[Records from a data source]
--------------------------------------------------
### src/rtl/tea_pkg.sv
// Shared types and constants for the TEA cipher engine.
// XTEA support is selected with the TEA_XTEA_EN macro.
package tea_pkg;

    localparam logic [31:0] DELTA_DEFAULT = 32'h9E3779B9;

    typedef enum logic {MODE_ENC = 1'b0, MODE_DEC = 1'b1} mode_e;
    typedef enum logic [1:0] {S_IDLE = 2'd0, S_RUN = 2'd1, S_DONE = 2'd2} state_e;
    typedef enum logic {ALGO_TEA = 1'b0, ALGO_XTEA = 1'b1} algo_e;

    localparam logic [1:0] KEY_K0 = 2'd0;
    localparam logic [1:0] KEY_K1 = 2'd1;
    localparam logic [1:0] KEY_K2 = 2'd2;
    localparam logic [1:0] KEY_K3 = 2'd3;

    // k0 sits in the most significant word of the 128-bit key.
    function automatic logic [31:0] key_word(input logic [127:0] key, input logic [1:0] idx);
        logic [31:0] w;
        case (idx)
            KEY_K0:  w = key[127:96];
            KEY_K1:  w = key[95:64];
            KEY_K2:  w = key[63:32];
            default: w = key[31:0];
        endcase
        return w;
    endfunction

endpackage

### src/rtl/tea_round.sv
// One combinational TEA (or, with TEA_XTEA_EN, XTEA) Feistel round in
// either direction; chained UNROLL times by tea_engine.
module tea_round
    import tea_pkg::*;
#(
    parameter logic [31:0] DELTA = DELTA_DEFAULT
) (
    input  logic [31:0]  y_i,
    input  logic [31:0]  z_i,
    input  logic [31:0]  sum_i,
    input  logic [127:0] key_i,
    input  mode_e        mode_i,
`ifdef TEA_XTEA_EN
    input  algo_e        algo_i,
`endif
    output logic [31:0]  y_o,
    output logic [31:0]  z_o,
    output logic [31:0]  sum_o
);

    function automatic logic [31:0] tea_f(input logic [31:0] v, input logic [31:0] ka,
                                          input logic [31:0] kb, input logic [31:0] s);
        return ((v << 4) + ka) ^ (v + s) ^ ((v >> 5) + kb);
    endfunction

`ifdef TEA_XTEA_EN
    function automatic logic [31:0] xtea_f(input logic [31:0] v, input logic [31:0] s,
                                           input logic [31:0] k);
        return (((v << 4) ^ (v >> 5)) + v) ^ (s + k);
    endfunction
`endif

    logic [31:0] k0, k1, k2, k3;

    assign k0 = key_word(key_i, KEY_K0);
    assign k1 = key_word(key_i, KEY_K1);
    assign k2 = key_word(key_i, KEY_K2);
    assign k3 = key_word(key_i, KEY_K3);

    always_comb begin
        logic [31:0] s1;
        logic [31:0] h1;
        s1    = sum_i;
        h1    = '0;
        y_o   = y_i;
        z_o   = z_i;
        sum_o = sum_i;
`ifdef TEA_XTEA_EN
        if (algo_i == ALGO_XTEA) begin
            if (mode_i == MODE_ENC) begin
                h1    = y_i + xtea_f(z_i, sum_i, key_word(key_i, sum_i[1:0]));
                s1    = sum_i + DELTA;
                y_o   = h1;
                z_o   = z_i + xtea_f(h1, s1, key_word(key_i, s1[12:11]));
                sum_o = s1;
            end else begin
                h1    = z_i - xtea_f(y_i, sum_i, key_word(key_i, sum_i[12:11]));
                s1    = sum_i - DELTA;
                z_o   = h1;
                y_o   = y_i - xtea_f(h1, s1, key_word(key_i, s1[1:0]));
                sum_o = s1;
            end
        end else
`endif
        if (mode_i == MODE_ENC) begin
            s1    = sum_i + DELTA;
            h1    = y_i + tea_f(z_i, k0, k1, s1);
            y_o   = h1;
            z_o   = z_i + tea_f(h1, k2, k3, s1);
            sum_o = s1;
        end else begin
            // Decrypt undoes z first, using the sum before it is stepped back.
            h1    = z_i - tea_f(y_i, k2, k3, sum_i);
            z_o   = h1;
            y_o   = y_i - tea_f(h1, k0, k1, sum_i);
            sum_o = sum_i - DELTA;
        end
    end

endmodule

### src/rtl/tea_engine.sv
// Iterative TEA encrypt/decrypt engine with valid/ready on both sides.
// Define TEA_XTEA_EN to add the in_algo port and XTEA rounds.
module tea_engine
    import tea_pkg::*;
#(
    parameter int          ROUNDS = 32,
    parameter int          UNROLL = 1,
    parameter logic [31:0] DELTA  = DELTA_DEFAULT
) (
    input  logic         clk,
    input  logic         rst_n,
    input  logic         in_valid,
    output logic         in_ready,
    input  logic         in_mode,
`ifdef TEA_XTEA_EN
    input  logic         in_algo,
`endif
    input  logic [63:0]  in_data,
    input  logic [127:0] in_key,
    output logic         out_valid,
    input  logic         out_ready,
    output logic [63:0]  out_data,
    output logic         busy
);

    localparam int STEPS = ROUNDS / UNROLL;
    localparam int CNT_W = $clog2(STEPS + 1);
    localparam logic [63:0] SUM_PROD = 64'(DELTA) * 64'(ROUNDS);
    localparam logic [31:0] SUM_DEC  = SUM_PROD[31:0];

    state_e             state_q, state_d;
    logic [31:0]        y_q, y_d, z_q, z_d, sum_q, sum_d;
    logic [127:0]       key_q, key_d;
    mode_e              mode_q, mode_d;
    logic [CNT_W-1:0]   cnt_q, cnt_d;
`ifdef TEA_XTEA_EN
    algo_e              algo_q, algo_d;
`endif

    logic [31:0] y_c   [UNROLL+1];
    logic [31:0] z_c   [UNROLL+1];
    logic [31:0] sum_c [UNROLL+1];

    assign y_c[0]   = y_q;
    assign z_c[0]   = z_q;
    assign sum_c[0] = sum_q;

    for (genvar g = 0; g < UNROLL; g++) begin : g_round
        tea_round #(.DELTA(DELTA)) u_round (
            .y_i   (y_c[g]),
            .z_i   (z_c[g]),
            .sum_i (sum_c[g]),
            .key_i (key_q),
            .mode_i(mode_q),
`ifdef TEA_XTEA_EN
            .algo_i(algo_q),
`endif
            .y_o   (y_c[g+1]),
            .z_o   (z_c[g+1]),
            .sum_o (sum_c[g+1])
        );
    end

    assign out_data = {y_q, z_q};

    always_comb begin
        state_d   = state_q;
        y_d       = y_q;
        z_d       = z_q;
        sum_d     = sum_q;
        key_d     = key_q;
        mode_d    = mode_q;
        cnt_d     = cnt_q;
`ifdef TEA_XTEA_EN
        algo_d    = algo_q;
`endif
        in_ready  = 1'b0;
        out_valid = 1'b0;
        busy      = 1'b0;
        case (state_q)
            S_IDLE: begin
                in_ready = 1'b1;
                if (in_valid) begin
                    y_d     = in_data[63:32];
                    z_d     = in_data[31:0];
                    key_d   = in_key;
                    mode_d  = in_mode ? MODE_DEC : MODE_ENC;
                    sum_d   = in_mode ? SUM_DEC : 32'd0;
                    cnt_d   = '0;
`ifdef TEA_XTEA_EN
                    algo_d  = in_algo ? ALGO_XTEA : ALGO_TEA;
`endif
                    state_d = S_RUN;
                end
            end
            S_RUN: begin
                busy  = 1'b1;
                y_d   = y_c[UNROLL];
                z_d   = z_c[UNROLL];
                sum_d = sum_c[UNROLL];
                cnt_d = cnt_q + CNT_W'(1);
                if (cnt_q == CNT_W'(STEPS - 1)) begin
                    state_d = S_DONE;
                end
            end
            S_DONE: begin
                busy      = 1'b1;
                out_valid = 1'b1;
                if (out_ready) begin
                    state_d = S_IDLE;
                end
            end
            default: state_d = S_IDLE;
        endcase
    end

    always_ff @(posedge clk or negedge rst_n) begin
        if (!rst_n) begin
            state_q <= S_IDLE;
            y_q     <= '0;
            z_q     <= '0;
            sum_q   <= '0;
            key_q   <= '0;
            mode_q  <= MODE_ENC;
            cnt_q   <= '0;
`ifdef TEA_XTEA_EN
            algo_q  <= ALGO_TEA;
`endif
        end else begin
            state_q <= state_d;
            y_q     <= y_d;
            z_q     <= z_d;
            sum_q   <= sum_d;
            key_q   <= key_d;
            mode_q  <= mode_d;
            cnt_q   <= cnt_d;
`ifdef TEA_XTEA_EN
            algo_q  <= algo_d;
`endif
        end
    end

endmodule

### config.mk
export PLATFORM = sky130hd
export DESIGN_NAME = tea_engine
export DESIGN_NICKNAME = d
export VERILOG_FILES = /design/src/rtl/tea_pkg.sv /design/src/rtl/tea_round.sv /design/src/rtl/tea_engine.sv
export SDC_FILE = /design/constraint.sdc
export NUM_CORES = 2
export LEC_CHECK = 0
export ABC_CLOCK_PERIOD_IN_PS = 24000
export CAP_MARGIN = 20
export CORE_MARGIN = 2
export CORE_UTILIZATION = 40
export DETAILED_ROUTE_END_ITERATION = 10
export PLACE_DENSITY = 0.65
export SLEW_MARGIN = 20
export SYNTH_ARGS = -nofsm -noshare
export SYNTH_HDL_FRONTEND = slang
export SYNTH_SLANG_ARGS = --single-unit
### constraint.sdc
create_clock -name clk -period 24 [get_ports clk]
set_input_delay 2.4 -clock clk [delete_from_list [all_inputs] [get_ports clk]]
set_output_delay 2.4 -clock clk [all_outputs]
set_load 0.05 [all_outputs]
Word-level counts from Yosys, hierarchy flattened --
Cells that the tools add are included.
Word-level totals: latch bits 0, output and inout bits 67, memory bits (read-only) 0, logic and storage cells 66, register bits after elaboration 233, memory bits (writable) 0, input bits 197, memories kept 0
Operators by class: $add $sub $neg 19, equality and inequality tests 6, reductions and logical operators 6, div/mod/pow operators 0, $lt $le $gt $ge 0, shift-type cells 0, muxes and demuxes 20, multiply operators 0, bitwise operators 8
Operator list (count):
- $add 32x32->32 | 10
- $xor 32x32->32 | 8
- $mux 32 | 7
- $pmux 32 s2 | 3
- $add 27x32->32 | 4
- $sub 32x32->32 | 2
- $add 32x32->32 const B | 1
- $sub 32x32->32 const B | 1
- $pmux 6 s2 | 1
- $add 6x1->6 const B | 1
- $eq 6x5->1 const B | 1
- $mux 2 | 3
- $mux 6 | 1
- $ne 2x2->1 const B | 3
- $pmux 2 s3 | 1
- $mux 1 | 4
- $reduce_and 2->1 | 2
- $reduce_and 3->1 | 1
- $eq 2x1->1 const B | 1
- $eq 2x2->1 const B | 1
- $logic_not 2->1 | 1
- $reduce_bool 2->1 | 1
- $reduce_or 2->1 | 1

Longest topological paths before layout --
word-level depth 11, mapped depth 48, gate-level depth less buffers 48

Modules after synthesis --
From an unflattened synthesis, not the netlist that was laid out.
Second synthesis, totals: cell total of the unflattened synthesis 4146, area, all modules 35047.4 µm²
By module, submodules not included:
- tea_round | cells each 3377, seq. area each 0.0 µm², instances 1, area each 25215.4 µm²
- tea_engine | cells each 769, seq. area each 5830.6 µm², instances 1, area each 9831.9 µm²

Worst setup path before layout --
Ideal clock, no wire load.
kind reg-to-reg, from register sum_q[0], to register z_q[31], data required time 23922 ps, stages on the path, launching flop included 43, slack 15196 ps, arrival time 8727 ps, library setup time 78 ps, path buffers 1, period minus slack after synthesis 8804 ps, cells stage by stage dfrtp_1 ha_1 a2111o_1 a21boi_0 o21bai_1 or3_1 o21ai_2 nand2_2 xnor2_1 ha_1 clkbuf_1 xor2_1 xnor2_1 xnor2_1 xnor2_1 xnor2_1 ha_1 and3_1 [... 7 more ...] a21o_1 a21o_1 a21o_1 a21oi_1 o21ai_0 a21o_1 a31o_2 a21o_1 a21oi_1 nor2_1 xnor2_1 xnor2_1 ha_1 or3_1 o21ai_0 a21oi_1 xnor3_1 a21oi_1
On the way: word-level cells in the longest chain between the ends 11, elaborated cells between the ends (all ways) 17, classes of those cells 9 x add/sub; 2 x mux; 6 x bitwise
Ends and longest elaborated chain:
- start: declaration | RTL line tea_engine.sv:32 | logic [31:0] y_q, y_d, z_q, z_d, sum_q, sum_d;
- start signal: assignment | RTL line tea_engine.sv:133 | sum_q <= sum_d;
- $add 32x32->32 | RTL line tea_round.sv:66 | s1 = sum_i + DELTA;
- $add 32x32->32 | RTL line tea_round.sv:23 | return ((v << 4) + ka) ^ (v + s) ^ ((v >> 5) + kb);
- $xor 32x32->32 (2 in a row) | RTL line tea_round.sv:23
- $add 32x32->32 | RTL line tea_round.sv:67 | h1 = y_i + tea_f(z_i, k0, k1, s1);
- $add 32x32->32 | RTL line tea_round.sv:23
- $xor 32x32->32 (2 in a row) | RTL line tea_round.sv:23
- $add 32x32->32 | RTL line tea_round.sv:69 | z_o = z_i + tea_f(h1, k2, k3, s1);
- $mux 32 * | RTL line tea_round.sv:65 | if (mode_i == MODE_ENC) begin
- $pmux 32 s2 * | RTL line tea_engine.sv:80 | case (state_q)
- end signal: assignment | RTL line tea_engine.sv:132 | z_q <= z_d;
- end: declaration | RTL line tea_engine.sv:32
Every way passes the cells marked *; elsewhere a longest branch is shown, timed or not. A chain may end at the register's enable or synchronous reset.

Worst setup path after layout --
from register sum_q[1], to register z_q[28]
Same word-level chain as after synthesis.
--------------------------------------------------
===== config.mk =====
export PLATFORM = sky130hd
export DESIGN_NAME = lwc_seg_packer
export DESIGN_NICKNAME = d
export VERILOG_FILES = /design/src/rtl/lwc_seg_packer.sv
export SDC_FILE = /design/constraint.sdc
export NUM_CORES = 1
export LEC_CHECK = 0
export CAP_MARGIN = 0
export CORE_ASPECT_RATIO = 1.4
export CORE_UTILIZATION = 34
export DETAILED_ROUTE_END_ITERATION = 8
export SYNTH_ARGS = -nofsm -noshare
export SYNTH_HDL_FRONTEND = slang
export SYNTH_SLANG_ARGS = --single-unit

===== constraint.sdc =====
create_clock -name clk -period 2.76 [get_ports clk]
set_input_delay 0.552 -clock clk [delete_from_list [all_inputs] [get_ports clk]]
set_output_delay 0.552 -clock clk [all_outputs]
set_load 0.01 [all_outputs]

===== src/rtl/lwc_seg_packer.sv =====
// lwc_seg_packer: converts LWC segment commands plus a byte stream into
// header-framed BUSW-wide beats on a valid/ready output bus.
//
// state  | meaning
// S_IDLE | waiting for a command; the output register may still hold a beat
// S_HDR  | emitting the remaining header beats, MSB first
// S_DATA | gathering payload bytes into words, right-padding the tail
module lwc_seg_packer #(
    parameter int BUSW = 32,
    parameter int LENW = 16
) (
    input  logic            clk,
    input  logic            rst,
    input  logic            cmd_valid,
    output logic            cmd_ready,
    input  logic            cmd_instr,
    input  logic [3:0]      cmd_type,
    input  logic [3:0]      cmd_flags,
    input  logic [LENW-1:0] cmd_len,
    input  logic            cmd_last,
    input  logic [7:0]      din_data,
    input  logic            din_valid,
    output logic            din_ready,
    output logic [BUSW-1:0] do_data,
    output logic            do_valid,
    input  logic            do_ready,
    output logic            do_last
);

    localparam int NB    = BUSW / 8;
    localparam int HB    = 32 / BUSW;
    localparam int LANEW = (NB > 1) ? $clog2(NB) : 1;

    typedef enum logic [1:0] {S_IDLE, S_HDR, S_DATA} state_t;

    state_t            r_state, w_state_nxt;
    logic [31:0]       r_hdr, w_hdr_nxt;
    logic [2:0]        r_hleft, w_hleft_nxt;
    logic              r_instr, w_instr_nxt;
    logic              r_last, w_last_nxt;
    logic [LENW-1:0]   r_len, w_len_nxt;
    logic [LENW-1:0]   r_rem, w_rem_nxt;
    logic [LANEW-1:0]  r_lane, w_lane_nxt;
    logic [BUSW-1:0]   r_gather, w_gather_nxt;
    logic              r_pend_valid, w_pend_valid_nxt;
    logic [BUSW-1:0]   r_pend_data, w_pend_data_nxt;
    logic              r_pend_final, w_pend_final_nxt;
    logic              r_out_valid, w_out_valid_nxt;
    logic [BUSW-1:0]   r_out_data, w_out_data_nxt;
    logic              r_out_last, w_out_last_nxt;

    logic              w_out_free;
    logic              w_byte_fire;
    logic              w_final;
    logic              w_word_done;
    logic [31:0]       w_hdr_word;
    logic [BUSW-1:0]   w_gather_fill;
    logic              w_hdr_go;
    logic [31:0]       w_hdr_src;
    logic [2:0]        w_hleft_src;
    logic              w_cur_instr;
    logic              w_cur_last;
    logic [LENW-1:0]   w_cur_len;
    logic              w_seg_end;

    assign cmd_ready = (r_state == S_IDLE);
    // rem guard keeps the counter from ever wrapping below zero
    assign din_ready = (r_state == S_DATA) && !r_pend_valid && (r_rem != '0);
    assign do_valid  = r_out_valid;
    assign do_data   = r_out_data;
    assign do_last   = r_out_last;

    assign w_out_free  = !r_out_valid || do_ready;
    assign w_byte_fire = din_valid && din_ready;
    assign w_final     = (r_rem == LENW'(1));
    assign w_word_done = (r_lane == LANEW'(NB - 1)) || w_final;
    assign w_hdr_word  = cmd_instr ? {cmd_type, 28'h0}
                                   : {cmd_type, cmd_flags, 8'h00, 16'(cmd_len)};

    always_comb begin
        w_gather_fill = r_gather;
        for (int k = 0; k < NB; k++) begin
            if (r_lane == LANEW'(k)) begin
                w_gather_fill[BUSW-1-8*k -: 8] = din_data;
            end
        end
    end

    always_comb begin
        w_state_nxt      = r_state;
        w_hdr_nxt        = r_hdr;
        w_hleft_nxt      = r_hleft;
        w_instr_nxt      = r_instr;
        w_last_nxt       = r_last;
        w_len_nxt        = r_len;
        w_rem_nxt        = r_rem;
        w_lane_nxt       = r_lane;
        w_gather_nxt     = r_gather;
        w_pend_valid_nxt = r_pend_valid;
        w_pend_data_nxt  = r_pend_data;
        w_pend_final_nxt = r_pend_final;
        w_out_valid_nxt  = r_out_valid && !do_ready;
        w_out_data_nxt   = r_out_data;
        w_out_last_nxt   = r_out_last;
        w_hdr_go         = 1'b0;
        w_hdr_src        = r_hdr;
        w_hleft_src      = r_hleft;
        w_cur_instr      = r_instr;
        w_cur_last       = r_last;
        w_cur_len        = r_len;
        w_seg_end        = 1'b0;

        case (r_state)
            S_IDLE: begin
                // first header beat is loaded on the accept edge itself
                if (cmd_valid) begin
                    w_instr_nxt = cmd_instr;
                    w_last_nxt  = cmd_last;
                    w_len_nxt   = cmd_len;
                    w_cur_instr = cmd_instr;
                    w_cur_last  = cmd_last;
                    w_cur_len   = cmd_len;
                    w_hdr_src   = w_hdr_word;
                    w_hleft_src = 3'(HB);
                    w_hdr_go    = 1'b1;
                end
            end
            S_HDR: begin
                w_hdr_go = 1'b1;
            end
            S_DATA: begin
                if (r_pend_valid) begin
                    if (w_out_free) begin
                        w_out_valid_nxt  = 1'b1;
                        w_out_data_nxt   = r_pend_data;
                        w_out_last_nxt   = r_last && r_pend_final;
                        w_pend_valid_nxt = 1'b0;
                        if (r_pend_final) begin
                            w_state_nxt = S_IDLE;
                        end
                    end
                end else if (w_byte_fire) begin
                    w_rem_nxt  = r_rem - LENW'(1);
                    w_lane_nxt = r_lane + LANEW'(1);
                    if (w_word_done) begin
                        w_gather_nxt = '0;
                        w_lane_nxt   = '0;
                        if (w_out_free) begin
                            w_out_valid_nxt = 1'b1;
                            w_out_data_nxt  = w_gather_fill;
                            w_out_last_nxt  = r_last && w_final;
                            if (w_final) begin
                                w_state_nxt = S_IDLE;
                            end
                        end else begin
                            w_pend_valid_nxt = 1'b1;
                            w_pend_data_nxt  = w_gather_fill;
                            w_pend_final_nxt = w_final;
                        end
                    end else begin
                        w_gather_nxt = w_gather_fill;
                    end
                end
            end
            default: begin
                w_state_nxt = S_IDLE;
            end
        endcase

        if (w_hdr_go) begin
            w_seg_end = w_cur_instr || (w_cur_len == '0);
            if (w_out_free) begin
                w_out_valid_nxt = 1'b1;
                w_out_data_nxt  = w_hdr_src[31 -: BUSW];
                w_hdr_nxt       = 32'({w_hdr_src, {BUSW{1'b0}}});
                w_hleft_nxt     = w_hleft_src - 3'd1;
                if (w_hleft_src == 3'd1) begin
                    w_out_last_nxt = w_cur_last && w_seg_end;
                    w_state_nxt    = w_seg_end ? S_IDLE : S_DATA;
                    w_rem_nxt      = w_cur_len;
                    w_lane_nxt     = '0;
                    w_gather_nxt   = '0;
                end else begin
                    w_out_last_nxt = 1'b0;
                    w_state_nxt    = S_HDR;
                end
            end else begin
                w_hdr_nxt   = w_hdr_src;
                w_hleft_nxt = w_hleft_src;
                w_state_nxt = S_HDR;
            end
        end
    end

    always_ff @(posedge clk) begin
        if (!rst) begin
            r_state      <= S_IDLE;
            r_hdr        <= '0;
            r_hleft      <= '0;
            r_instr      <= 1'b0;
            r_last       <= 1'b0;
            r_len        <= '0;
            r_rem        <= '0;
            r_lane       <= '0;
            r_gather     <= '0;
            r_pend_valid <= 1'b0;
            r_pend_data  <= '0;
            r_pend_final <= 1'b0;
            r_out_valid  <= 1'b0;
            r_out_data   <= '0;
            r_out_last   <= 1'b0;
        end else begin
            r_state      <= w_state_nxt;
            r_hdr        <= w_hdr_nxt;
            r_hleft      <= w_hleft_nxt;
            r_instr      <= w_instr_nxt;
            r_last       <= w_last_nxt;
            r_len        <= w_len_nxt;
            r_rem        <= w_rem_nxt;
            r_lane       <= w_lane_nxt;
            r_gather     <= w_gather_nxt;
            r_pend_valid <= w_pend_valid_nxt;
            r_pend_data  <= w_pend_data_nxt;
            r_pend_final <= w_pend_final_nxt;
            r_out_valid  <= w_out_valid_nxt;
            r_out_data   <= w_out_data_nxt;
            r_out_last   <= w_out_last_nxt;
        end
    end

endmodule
--------------------------------------------------
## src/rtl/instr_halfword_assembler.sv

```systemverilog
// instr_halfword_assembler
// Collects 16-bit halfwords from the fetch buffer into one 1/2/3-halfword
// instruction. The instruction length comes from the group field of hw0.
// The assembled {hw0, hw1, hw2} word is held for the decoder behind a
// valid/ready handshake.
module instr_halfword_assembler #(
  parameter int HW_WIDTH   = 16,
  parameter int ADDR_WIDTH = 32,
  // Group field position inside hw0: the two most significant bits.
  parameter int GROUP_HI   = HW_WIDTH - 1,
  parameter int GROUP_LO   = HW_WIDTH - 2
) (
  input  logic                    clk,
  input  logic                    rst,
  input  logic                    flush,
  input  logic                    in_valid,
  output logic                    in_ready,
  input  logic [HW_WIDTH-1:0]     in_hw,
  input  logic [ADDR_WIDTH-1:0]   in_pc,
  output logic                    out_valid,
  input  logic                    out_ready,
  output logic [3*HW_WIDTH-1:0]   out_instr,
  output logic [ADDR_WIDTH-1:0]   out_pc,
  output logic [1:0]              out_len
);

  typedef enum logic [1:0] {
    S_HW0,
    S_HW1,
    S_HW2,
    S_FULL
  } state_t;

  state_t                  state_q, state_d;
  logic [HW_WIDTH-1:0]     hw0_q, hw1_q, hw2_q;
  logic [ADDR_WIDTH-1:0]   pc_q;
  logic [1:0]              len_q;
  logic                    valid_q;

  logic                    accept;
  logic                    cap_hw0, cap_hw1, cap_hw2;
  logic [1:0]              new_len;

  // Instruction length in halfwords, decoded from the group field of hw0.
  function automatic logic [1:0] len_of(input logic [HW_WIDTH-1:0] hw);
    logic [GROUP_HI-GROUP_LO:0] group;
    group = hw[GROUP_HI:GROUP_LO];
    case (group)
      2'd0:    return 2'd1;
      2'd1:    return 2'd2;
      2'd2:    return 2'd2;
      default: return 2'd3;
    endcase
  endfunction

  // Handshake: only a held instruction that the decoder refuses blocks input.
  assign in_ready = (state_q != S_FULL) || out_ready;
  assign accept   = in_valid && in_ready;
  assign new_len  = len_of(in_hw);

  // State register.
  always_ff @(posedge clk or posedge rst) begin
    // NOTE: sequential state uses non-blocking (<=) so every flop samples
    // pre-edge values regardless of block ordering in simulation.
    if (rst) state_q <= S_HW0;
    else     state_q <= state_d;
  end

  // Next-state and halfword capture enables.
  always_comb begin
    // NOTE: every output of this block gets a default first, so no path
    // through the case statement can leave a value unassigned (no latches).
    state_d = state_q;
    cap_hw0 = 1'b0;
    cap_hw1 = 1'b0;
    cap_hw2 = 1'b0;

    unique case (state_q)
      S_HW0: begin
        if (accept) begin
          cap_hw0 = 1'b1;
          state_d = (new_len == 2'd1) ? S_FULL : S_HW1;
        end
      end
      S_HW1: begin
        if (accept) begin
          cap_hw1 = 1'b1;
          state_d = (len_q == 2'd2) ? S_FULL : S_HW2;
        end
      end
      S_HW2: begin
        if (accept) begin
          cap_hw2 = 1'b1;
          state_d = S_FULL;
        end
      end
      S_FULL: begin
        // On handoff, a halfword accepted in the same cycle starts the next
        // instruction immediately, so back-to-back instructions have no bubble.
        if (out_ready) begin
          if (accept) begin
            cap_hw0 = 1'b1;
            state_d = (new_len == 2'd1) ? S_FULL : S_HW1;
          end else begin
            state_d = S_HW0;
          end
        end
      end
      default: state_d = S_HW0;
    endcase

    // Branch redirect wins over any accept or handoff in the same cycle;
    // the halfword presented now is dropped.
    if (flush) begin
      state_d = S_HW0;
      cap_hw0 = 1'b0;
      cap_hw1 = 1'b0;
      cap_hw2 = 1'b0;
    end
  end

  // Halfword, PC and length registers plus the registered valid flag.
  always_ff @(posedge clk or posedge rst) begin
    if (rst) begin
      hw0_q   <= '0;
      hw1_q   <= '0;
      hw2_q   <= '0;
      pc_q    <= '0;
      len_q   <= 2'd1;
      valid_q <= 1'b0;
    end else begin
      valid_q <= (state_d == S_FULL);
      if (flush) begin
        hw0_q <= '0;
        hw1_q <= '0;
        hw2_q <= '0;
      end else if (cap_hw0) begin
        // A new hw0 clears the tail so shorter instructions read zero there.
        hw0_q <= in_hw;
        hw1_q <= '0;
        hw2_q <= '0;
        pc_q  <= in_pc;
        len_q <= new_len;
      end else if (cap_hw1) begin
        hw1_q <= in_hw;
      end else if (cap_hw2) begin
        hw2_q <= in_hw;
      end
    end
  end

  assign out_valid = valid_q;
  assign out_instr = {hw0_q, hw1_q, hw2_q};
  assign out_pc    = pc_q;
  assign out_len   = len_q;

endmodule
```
--------------------------------------------------
== TASK INSTRUCTIONS ==
Reproduce every line of the records containing the string "LANEW".

== RESPONSE ==
    localparam int LANEW = (NB > 1) ? $clog2(NB) : 1;
    logic [LANEW-1:0]  r_lane, w_lane_nxt;
    assign w_word_done = (r_lane == LANEW'(NB - 1)) || w_final;
            if (r_lane == LANEW'(k)) begin
                    w_lane_nxt = r_lane + LANEW'(1);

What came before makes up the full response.